The picture was similarly mixed on the Sunday shows. There was some sharp questioning about Trump’s moves: on CNN, Dana Bash grilled Larry Kudlow, a White House economic adviser, as he repeatedly stumbled over his figures (“We need a bit of a reality check here,” Bash said); on NBC, Chuck Todd asked Peter Navarro, Trump’s trade adviser, why the president spent the weekend at his golf club, rather than negotiating with Congress. Todd, however, didn’t exactly push back on Navarro’s ridiculous answer that Trump is “the hardest working president in history,” nor on Navarro’s misleading claim that Pelosi was formerly a “strong supporter of the payroll tax cut.” Over on ABC, George Stephanopoulos put a GOP talking point—that the $600 federal unemployment benefit “keeps people from working”—to Senate Minority Leader Chuck Schumer, without pointing out recent evidence suggesting that that isn’t the case.
Cydney Hargis, of the progressive watchdog group Media Matters for America, argued yesterday that the Sunday shows were filled with false equivalence—a reference, in this case, to the idea that Democrats and Republicans are equally culpable for the failure of coronavirus relief talks even though Democrats already passed a relief bill and offered to compromise on it, and Republicans came late to the talks and have shown little sign of budging. Media Matters previously accused the network nightly newscasts of failing to adequately contextualize the negotiations. Last week, the media critic Eric Boehlert wrote, in a similar vein, that reporters should stop blaming “gridlock” in “Congress” for the lack of progress. “The Republican Party does not want to govern,” he argued. “The press doesn’t want to highlight that fact, though. Instead, the coverage hides behind a phony Both Sides shield and let’s the GOP off the hook.”
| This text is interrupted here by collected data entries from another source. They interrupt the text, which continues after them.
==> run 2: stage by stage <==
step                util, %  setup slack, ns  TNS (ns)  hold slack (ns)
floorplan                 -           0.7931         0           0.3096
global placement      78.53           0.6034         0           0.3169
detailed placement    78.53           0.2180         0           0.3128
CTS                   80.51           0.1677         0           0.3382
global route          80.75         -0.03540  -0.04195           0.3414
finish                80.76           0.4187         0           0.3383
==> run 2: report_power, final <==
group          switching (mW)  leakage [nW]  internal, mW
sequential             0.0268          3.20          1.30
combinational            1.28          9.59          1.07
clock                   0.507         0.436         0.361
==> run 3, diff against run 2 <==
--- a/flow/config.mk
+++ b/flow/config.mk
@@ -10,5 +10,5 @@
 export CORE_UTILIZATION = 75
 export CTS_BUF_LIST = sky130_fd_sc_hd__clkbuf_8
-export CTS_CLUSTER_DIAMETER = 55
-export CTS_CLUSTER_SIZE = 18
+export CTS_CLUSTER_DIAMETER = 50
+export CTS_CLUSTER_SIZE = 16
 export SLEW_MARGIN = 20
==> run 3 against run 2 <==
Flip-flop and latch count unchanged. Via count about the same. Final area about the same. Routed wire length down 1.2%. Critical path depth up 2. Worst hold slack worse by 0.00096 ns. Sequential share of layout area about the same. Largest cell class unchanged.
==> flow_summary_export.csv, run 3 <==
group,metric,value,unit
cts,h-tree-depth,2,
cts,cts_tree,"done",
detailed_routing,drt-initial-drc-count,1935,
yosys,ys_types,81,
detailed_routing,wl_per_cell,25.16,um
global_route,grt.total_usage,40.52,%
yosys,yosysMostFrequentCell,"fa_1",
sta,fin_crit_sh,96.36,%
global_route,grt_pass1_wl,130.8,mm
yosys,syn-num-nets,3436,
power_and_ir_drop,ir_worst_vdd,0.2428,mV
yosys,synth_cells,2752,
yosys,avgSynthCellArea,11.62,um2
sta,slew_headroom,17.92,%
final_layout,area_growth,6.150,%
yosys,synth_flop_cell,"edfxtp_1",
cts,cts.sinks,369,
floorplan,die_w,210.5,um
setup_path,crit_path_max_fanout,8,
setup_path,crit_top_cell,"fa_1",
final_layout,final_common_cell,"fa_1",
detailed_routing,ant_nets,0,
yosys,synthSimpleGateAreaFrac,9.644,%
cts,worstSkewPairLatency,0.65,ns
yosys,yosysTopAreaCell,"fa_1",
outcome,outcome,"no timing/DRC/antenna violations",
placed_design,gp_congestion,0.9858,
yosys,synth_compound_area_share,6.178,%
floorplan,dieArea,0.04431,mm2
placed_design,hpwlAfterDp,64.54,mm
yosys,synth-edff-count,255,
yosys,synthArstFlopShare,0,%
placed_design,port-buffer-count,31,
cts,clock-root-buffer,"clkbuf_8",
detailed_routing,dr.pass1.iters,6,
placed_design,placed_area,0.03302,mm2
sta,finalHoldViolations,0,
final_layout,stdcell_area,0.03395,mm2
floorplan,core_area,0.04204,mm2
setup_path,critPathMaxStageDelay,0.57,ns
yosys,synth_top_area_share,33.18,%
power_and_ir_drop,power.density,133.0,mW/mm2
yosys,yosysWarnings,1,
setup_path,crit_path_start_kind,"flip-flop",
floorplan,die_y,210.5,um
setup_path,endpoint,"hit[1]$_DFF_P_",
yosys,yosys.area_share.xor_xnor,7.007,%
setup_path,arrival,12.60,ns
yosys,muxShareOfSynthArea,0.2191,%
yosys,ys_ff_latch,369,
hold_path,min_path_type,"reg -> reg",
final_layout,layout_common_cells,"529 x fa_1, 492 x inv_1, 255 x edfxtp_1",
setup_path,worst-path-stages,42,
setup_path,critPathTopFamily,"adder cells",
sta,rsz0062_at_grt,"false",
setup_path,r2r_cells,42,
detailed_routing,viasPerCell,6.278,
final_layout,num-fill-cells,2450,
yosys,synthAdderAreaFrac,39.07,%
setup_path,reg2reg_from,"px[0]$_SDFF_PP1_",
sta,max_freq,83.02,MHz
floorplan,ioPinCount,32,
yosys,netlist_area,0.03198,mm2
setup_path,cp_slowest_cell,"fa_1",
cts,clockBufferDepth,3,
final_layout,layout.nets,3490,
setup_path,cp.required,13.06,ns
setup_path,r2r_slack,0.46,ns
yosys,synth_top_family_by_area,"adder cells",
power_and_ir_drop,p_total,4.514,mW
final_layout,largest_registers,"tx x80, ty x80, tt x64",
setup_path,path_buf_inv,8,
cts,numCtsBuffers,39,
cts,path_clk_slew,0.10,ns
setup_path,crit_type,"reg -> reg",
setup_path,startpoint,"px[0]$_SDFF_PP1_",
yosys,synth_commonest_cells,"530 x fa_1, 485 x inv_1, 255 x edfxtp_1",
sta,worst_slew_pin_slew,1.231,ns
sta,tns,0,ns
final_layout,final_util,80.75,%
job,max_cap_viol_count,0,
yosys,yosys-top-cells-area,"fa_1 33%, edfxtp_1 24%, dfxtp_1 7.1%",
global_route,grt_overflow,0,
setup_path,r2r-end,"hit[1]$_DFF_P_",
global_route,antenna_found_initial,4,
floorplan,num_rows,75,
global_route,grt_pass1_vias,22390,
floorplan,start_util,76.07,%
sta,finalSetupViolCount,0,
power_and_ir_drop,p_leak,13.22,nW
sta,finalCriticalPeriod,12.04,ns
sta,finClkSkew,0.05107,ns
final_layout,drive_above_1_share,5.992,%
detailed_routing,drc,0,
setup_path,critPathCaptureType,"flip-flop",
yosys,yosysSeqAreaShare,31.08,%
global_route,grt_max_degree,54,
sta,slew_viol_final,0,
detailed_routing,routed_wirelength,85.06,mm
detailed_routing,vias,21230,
The policies and tactics of Congressional Democrats, of course, merit scrutiny. Still, it’s true that the Democratic and Republican parties are not equal contributors to Congressional inaction—on coronavirus relief as during crises past—and the use of passive, impersonal terms like “gridlock” has undoubtedly tended to obscure that asymmetry. Right now, the stakes could hardly be higher—not just with regard to unemployment benefits, but around all manner of other issues, from expanding testing capacity to protecting the integrity of the election, that Democrats are keen to legislate and Republicans have thus far blocked. Across the media, much coverage has communicated the urgency of the present moment. But coverage of Congressional horse-trading sometimes slips back into tired old frames that feel divorced from the real world. Such frames can, in turn, condition us to write off radical policy prescriptions as unrealistic or not in the spirit of bipartisanship when, now more than ever, they deserve to be taken seriously.
The victims of the pandemic and the attendant economic crisis should always be at the front of our minds and our coverage. Late last week, the Labor Department released employment figures for the month of July. They showed that the economy “added” 1.8 million jobs across the month—a much lower figure than in June, and one which leaves nearly 13 million more people out of work than was the case in February. As many outlets noted, this hardly constitutes good news—and yet, as CNN’s Oliver Darcy pointed out on Friday, many of the same outlets summarized the figures in headlines that emphasized the jobs gain and left out the bleak context, a mistake that risked misleading floating readers as to the overall performance of the economy.
As Darcy notes, these small pieces of framing matter immensely. In a broader sense, the typical, kneejerk, up-and-down rhythms of political and economic coverage are not serving us well right now. The coronavirus story doesn’t have much of an upside, and Trump can’t conjure one with the stroke of a pen.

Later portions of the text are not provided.